Same-site cookies can effectively prevent CSRF attacks. Why?
If you set the session cookie as same site, it will only be sent if a request eminates from your site. So a standard CSRF attack where the attacker lures the victim to the site http://malicious.com that posts a request to http://bank.com/transfer.php?amount=10000&reciever=evil_hacker will not work. Since malicious.com is not the same origin as bank.com, the browser will not send the session cookie, and transfer.php will execute as if the victim was not logged in.
This is very similar to how setting a X-Csrf-Token HTTP header protects you from CSRF – again there is something that is only sent if the request emminates from your domain. The same-site property turns your session cookie into a CSRF-token.
So problem solved? Well, sort of. There are some caveats:
This will only work for browsers that implements this feature. So far, very few does. Unless you want to throw everybody who uses a slightly older browser under the buss, you will still need to implement an old fashioned CSRF-token.
If you need more fine grained control, this will not be enough. If you run a system that displays untrusted user content, like a forum, you don’t want requests originating from user posts to be treated as valid. If someone posts a link to http://myforum.com/?action=delete_everything you don’t want that to delete anything just because a user clicks it. With a traditional CSRF-token, you can control exactly when it is used. With a same-site cookie, you can not.

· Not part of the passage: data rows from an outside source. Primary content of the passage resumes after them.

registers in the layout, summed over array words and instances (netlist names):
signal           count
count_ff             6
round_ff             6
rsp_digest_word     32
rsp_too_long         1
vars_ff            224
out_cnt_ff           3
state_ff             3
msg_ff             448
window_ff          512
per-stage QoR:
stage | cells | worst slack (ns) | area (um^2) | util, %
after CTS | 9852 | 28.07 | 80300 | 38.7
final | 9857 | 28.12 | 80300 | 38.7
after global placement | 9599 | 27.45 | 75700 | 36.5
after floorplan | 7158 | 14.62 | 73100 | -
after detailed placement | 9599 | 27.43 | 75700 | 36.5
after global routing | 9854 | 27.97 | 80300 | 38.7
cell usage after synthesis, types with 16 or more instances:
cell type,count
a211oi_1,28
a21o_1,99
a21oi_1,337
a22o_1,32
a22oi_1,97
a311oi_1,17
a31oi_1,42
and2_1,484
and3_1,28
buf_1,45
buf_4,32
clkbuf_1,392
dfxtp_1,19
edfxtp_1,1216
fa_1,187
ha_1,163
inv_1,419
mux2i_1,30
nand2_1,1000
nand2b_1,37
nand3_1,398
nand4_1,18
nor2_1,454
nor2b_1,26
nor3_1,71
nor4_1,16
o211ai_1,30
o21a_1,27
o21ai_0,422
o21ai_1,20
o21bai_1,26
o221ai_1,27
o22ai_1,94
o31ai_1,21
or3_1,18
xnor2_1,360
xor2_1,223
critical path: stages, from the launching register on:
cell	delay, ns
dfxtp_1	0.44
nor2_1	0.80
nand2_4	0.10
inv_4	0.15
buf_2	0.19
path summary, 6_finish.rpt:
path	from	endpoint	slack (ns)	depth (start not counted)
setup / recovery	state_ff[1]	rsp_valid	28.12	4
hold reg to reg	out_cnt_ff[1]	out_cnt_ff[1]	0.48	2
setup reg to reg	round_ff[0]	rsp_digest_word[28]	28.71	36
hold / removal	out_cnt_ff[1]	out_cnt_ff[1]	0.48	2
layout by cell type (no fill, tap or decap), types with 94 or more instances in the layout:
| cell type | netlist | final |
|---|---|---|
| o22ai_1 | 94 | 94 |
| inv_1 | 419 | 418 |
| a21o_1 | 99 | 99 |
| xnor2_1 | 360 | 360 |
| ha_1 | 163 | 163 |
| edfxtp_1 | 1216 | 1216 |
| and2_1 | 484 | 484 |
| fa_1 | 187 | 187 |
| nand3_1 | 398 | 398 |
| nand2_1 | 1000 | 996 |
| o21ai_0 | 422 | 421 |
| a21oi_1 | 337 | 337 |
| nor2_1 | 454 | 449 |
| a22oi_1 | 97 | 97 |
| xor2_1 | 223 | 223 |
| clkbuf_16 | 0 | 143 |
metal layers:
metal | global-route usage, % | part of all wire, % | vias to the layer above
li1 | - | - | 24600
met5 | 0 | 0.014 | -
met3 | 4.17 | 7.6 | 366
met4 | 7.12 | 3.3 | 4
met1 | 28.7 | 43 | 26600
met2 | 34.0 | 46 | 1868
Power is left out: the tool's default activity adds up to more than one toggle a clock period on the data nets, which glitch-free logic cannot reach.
--- config.mk ---
export PLATFORM = sky130hd
export DESIGN_NAME = text_line_justifier_top
export DESIGN_NICKNAME = d
export VERILOG_FILES = /design/src/design/tlj_pkg.sv /design/src/design/tlj_div.sv /design/src/design/tlj_linebuf.sv /design/src/design/text_line_justifier_top.sv
export VERILOG_INCLUDE_DIRS = /design/src /design/src/design
export SDC_FILE = /design/constraint.sdc
export NUM_CORES = 1
export LEC_CHECK = 0
export BUFFER_PORTS_ARGS = -buffer_cell sky130_fd_sc_hd__buf_2
export CAP_MARGIN = 20
export CORE_MARGIN = 5
export CORE_UTILIZATION = 50
export CTS_BUF_LIST = sky130_fd_sc_hd__clkbuf_8
export DETAILED_ROUTE_END_ITERATION = 8
export PLACE_DENSITY_LB_ADDON = 0.08
export SLEW_MARGIN = 5
export SYNTH_ARGS = -nofsm -noshare
export SYNTH_HDL_FRONTEND = slang
export SYNTH_SLANG_ARGS = --single-unit
--- constraint.sdc ---
create_clock -name clk -period 5.4 [get_ports clk]
set_clock_uncertainty 0.2 [all_clocks]
set_input_delay 0 -clock clk [delete_from_list [all_inputs] [get_ports clk]]
set_output_delay 0 -clock clk [all_outputs]
set_load 0.05 [all_outputs]
--- src/design/text_line_justifier_top_assert.svh ---
// Assertion macros for the text line justifier top level.
// Needs clk and rst_n in the scope of each use; no other dependencies.
`ifndef TEXT_LINE_JUSTIFIER_TOP_ASSERT_SVH
`define TEXT_LINE_JUSTIFIER_TOP_ASSERT_SVH

`ifndef ASSERT_OFF
// condition holds at every clock edge out of reset
`define TLJ_ASSERT(lbl, cond) \
  lbl: assert property (@(posedge clk) disable iff (!rst_n) (cond)) \
    else $error("tlj: invariant violated");
// antecedent implies consequent in the same cycle
`define TLJ_ASSERT_IMP(lbl, ante, cons) \
  lbl: assert property (@(posedge clk) disable iff (!rst_n) (ante) |-> (cons)) \
    else $error("tlj: implication violated");
// antecedent implies consequent in the next cycle
`define TLJ_ASSERT_NXT(lbl, ante, cons) \
  lbl: assert property (@(posedge clk) disable iff (!rst_n) (ante) |=> (cons)) \
    else $error("tlj: next-cycle implication violated");
`else
`define TLJ_ASSERT(lbl, cond)
`define TLJ_ASSERT_IMP(lbl, ante, cons)
`define TLJ_ASSERT_NXT(lbl, ante, cons)
`endif

`endif

--- src/design/tlj_pkg.sv ---
// Shared constants and interface structs for the text line justifier.
// No dependencies; imported by every module of the block.
`default_nettype none

package tlj_pkg;

  localparam int MAX_WIDTH = 64;
  localparam int MAX_WORDS = 32;

  localparam int LEN_W  = 7;
  localparam int GAP_W  = 7;
  localparam int CNT_W  = $clog2(MAX_WORDS + 1);
  localparam int IDX_W  = $clog2(MAX_WORDS);
  localparam int DIV_W  = GAP_W;
  localparam int DCNT_W = $clog2(DIV_W + 1);

  // APB register map: one word register per 4-byte slot
  localparam int APB_DW  = 32;
  localparam int PADDR_W = 3;
  localparam logic REG_LINE_WIDTH = 1'b0;   // word index paddr[2]
  localparam logic [LEN_W-1:0] LINE_WIDTH_RST = LEN_W'(64);

  // divider request / response
  typedef struct packed {
    logic             start;
    logic [DIV_W-1:0] dividend;
    logic [IDX_W-1:0] divisor;
  } div_req_t;

  typedef struct packed {
    logic             done;
    logic [DIV_W-1:0] quo;
    logic [IDX_W-1:0] rem;
  } div_rsp_t;

  // line buffer access
  typedef struct packed {
    logic             wr_en;
    logic [IDX_W-1:0] wr_addr;
    logic [LEN_W-1:0] wr_data;
    logic [IDX_W-1:0] rd_addr;
  } buf_req_t;

endpackage

`default_nettype wire

--- src/design/tlj_div.sv ---
// Restoring divider, one quotient bit per cycle, for slack over inner gaps.
// Depends on tlj_pkg.
`default_nettype none

module tlj_div
  import tlj_pkg::*;
(
  input  wire logic     clk,
  input  wire logic     rst_n,
  input  wire div_req_t req,
  output div_rsp_t      rsp
);

  logic [DCNT_W-1:0] cnt_r, cnt_nxt;
  logic              done_r, done_nxt;
  logic [IDX_W-1:0]  acc_r, acc_nxt;
  logic [DIV_W-1:0]  quo_r, quo_nxt;
  logic [IDX_W-1:0]  dvs_r, dvs_nxt;

  logic [IDX_W:0]    partial;
  logic [IDX_W:0]    diff;
  logic              ge;

  // one shift-subtract step
  assign partial = {acc_r, quo_r[DIV_W-1]};
  assign ge      = partial >= {1'b0, dvs_r};
  assign diff    = partial - {1'b0, dvs_r};

  always_comb begin
    cnt_nxt  = cnt_r;
    acc_nxt  = acc_r;
    quo_nxt  = quo_r;
    dvs_nxt  = dvs_r;
    done_nxt = 1'b0;
    if (req.start) begin
      cnt_nxt = DCNT_W'(DIV_W);
      acc_nxt = '0;
      quo_nxt = req.dividend;
      dvs_nxt = req.divisor;
    end else if (cnt_r != '0) begin
      cnt_nxt  = cnt_r - DCNT_W'(1);
      acc_nxt  = ge ? diff[IDX_W-1:0] : partial[IDX_W-1:0];
      quo_nxt  = {quo_r[DIV_W-2:0], ge};
      done_nxt = (cnt_r == DCNT_W'(1));
    end
  end

  always_ff @(posedge clk) begin
    if (!rst_n) begin
      cnt_r  <= '0;
      done_r <= 1'b0;
    end else begin
      cnt_r  <= cnt_nxt;
      done_r <= done_nxt;
    end
  end

  // payload, no reset
  always_ff @(posedge clk) begin
    acc_r <= acc_nxt;
    quo_r <= quo_nxt;
    dvs_r <= dvs_nxt;
  end

  assign rsp.done = done_r;
  assign rsp.quo  = quo_r;
  assign rsp.rem  = acc_r;

endmodule

`default_nettype wire

--- src/design/tlj_linebuf.sv ---
// Word length buffer for the line being built: one write, one registered read.
// Depends on tlj_pkg.
`default_nettype none

module tlj_linebuf
  import tlj_pkg::*;
(
  input  wire logic             clk,
  input  wire buf_req_t         req,
  output logic [LEN_W-1:0]      rd_data
);

  logic [LEN_W-1:0] mem [MAX_WORDS];
  logic [LEN_W-1:0] rd_data_r;

  always_ff @(posedge clk) begin
    if (req.wr_en) begin
      mem[req.wr_addr] <= req.wr_data;
    end
    rd_data_r <= mem[req.rd_addr];
  end

  assign rd_data = rd_data_r;

endmodule

`default_nettype wire

--- src/design/text_line_justifier_top.sv ---
// Text line justifier top level: APB register, sequencer, output register.
// Depends on tlj_pkg, tlj_div, tlj_linebuf and text_line_justifier_top_assert.svh.
//
// Use: word lengths are offered on in_word_len / in_final_word and transfer
// when start is high while busy is low. Words collect in a line buffer; a
// line is placed when the next word does not fit, when it is exactly full,
// when it holds the maximum word count, or at the final word. Each placed
// word comes out as one transfer on out_* marked by out_valid for a single
// cycle; the receiver cannot stall, so every result must be taken then.
// line_width sits at APB address 0; the user must write it only while idle,
// as the block itself does not enforce this. Per input, a word that is only
// buffered passes through the append state; a flushed line passes through a
// setup state, then the shared bit-serial divider when it is fully justified
// with two or more words, then a read of each word out of the buffer; a
// too-long word adds its own state. Results are registered before they
// appear on out_*.
// Reset (synchronous, rst_n low) empties the line and sets line_width to 64;
// the buffer contents are not cleared and are never read before written.
`default_nettype none

`include "text_line_justifier_top_assert.svh"

module text_line_justifier_top
  import tlj_pkg::*;
(
  input  wire logic               clk,
  input  wire logic               rst_n,
  // input channel
  input  wire logic               start,
  output logic                    busy,
  input  wire logic [LEN_W-1:0]   in_word_len,
  input  wire logic               in_final_word,
  // result channel
  output logic                    out_valid,
  output logic [LEN_W-1:0]        out_len,
  output logic [GAP_W-1:0]        out_gap_after,
  output logic                    out_line_end,
  output logic                    out_too_long,
  output logic                    out_run_last,
  // configuration
  input  wire logic               psel,
  input  wire logic               penable,
  input  wire logic               pwrite,
  input  wire logic [PADDR_W-1:0] paddr,
  input  wire logic [APB_DW-1:0]  pwdata,
  output logic [APB_DW-1:0]       prdata,
  output logic                    pready
);

  typedef enum logic [5:0] {
    S_IDLE   = 6'b000001,
    S_FLUSH  = 6'b000010,
    S_DIV    = 6'b000100,
    S_EMIT   = 6'b001000,
    S_LONG   = 6'b010000,
    S_APPEND = 6'b100000
  } state_t;

  state_t           state_r, state_nxt;
  logic [LEN_W-1:0] line_width_r;
  logic [LEN_W-1:0] chars_r, chars_nxt;
  logic [CNT_W-1:0] held_r, held_nxt;
  logic [IDX_W-1:0] idx_r, idx_nxt;
  logic             pre_r, pre_nxt;     // flush ahead of the new word
  logic             left_r, left_nxt;   // left-justified flush
  logic             more_r, more_nxt;   // results follow this flush
  logic             long_r, long_nxt;
  logic             fin_r, fin_nxt;
  logic [LEN_W-1:0] len_r, len_nxt;
  logic [LEN_W-1:0] w_r, w_nxt;
  logic [GAP_W-1:0] slack_r, slack_nxt;

  logic             ov_r, ov_nxt;
  logic [LEN_W-1:0] olen_r, olen_nxt;
  logic [GAP_W-1:0] ogap_r, ogap_nxt;
  logic             oend_r, oend_nxt;
  logic             otl_r, otl_nxt;
  logic             olast_r, olast_nxt;

  div_req_t         div_req;
  div_rsp_t         div_rsp;
  buf_req_t         buf_req;
  logic [LEN_W-1:0] rd_len;

  logic             accept;
  logic             cfg_wr;
  logic [LEN_W-1:0] w_eff;
  logic             is_long;
  logic [LEN_W:0]   topad;
  logic [LEN_W:0]   fit_sum;
  logic             no_fit;
  logic [LEN_W-1:0] app_chars;
  logic [CNT_W-1:0] app_held;
  logic             last_word;
  logic             uniform;
  logic             extra;

  // ---------------------------------------------------------------- APB
  assign pready = 1'b1;
  assign cfg_wr = psel && penable && pwrite;

  always_ff @(posedge clk) begin
    if (!rst_n) begin
      line_width_r <= LINE_WIDTH_RST;
    end else if (cfg_wr && (paddr[2] == REG_LINE_WIDTH)) begin
      line_width_r <= pwdata[LEN_W-1:0];
    end
  end

  assign prdata = (paddr[2] == REG_LINE_WIDTH) ?
                  {{(APB_DW-LEN_W){1'b0}}, line_width_r} : '0;

  // ------------------------------------------------ input decode (idle)
  assign busy   = (state_r != S_IDLE);
  assign accept = start && !busy;

  // width clamp: 0 acts as 1, above the maximum acts as the maximum
  always_comb begin
    if (line_width_r == '0) begin
      w_eff = LEN_W'(1);
    end else if (line_width_r > LEN_W'(MAX_WIDTH)) begin
      w_eff = LEN_W'(MAX_WIDTH);
    end else begin
      w_eff = line_width_r;
    end
  end

  assign is_long = in_word_len > w_eff;
  assign topad   = {1'b0, in_word_len} + {{LEN_W{1'b0}}, (held_r != '0)};
  assign fit_sum = {1'b0, chars_r} + topad;
  assign no_fit  = fit_sum > {1'b0, w_eff};

  // ---------------------------------------------------- append values
  assign app_chars = LEN_W'({1'b0, chars_r} + {1'b0, len_r}
                            + {{LEN_W{1'b0}}, (held_r != '0)});
  assign app_held  = held_r + CNT_W'(1);

  // ------------------------------------------------------- emit values
  assign last_word = ({{(CNT_W-IDX_W){1'b0}}, idx_r} == (held_r - CNT_W'(1)));
  assign uniform   = left_r || (held_r == CNT_W'(1));
  assign extra     = {{(DIV_W-IDX_W){1'b0}}, idx_r} < {{(DIV_W-IDX_W){1'b0}}, div_rsp.rem};

  // --------------------------------------------------------- sequencer
  always_comb begin
    state_nxt = state_r;
    chars_nxt = chars_r;
    held_nxt  = held_r;
    idx_nxt   = '0;
    pre_nxt   = pre_r;
    left_nxt  = left_r;
    more_nxt  = more_r;
    long_nxt  = long_r;
    fin_nxt   = fin_r;
    len_nxt   = len_r;
    w_nxt     = w_r;
    slack_nxt = slack_r;

    ov_nxt    = 1'b0;
    olen_nxt  = olen_r;
    ogap_nxt  = ogap_r;
    oend_nxt  = oend_r;
    otl_nxt   = otl_r;
    olast_nxt = olast_r;

    div_req.start    = 1'b0;
    div_req.dividend = (chars_r < w_r) ? DIV_W'(w_r - chars_r) : '0;
    div_req.divisor  = IDX_W'(held_r - CNT_W'(1));

    buf_req.wr_en    = 1'b0;
    buf_req.wr_addr  = held_r[IDX_W-1:0];
    buf_req.wr_data  = len_r;

    case (state_r)
      S_IDLE: begin
        if (accept) begin
          len_nxt  = in_word_len;
          fin_nxt  = in_final_word;
          w_nxt    = w_eff;
          long_nxt = is_long;
          if ((held_r != '0) && (is_long || no_fit)) begin
            // buffered line goes out justified before the new word
            pre_nxt   = 1'b1;
            left_nxt  = 1'b0;
            more_nxt  = is_long || in_final_word || (in_word_len == w_eff);
            state_nxt = S_FLUSH;
          end else if (is_long) begin
            state_nxt = S_LONG;
          end else begin
            state_nxt = S_APPEND;
          end
        end
      end

      S_APPEND: begin
        buf_req.wr_en = 1'b1;
        chars_nxt     = app_chars;
        held_nxt      = app_held;
        if (fin_r || (app_chars == w_r) || (app_held >= CNT_W'(MAX_WORDS))) begin
          pre_nxt   = 1'b0;
          left_nxt  = fin_r;
          more_nxt  = 1'b0;
          state_nxt = S_FLUSH;
        end else begin
          state_nxt = S_IDLE;
        end
      end

      S_FLUSH: begin
        slack_nxt = div_req.dividend;
        if (!uniform) begin
          div_req.start = 1'b1;
          state_nxt     = S_DIV;
        end else begin
          state_nxt = S_EMIT;
        end
      end

      S_DIV: begin
        if (div_rsp.done) begin
          state_nxt = S_EMIT;
        end
      end

      S_EMIT: begin
        ov_nxt    = 1'b1;
        olen_nxt  = rd_len;
        oend_nxt  = last_word;
        otl_nxt   = 1'b0;
        olast_nxt = last_word && !more_r;
        if (last_word) begin
          ogap_nxt = uniform ? slack_r : '0;
        end else if (uniform) begin
          ogap_nxt = GAP_W'(1);
        end else begin
          ogap_nxt = GAP_W'(1) + div_rsp.quo + {{(GAP_W-1){1'b0}}, extra};
        end
        if (last_word) begin
          held_nxt = '0;
          chars_nxt = '0;
          if (!pre_r) begin
            state_nxt = S_IDLE;
          end else if (long_r) begin
            state_nxt = S_LONG;
          end else begin
            state_nxt = S_APPEND;
          end
        end else begin
          idx_nxt = idx_r + IDX_W'(1);
        end
      end

      S_LONG: begin
        ov_nxt    = 1'b1;
        olen_nxt  = len_r;
        ogap_nxt  = '0;
        oend_nxt  = 1'b1;
        otl_nxt   = 1'b1;
        olast_nxt = 1'b1;
        state_nxt = S_IDLE;
      end

      default: begin
        state_nxt = S_IDLE;
      end
    endcase

    // read the word needed next cycle
    buf_req.rd_addr = idx_nxt;
  end

  always_ff @(posedge clk) begin
    if (!rst_n) begin
      state_r <= S_IDLE;
      chars_r <= '0;
      held_r  <= '0;
      idx_r   <= '0;
      ov_r    <= 1'b0;
    end else begin
      state_r <= state_nxt;
      chars_r <= chars_nxt;
      held_r  <= held_nxt;
      idx_r   <= idx_nxt;
      ov_r    <= ov_nxt;
    end
  end

  // per-item and result payload, no reset
  always_ff @(posedge clk) begin
    pre_r   <= pre_nxt;
    left_r  <= left_nxt;
    more_r  <= more_nxt;
    long_r  <= long_nxt;
    fin_r   <= fin_nxt;
    len_r   <= len_nxt;
    w_r     <= w_nxt;
    slack_r <= slack_nxt;
    olen_r  <= olen_nxt;
    ogap_r  <= ogap_nxt;
    oend_r  <= oend_nxt;
    otl_r   <= otl_nxt;
    olast_r <= olast_nxt;
  end

  // ----------------------------------------------------- sub-units
  tlj_div u_div (
    .clk   (clk),
    .rst_n (rst_n),
    .req   (div_req),
    .rsp   (div_rsp)
  );

  tlj_linebuf u_buf (
    .clk     (clk),
    .req     (buf_req),
    .rd_data (rd_len)
  );

  // ------------------------------------------------------- outputs
  assign out_valid     = ov_r;
  assign out_len       = olen_r;
  assign out_gap_after = ogap_r;
  assign out_line_end  = oend_r;
  assign out_too_long  = otl_r;
  assign out_run_last  = olast_r;

  // ---------------------------------------------------- assertions
  `TLJ_ASSERT_NXT(a_accept_busy, accept, busy)
  `TLJ_ASSERT_IMP(a_long_alone, out_valid && out_too_long,
                  out_line_end && out_run_last && (out_gap_after == '0))
  `TLJ_ASSERT_IMP(a_last_ends_line, out_valid && out_run_last, out_line_end)
  `TLJ_ASSERT_IMP(a_idle_room, state_r == S_IDLE, held_r < CNT_W'(MAX_WORDS))

endmodule

`default_nettype wire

If you have an XSS vulnerability, no CSRF protection in this world will safe you.
XSS and XSSI?
The same-site cookie does nothing to protect you from ordinary XSS attacks. If a hacker manages to fool your site to echo out script from the URL on your site it will be executed as coming from your origin (after all, it is) and thus session cookies will still be sent with all requests the injected script makes to your domain.
XSSI with an I at the end, and not XSS. The I stands for inclusion, and XSSI is related to but different from XSS. Here is a good explanation of XSSI and how it differes from XSS:
Same-site cookies protects you from XSSI, since a session cookie would not be sent with the request for the script and it would thus not return any sensitive information. However, for ordinary XSS it makes no difference.
Finally we can conclude that SameSite Cookie attribute is a best suggestion for XSSI and CORS based CSRF attacks and for those whom rely on full CSRF Protection they can simply adapt X-CSRF-Token implimentation.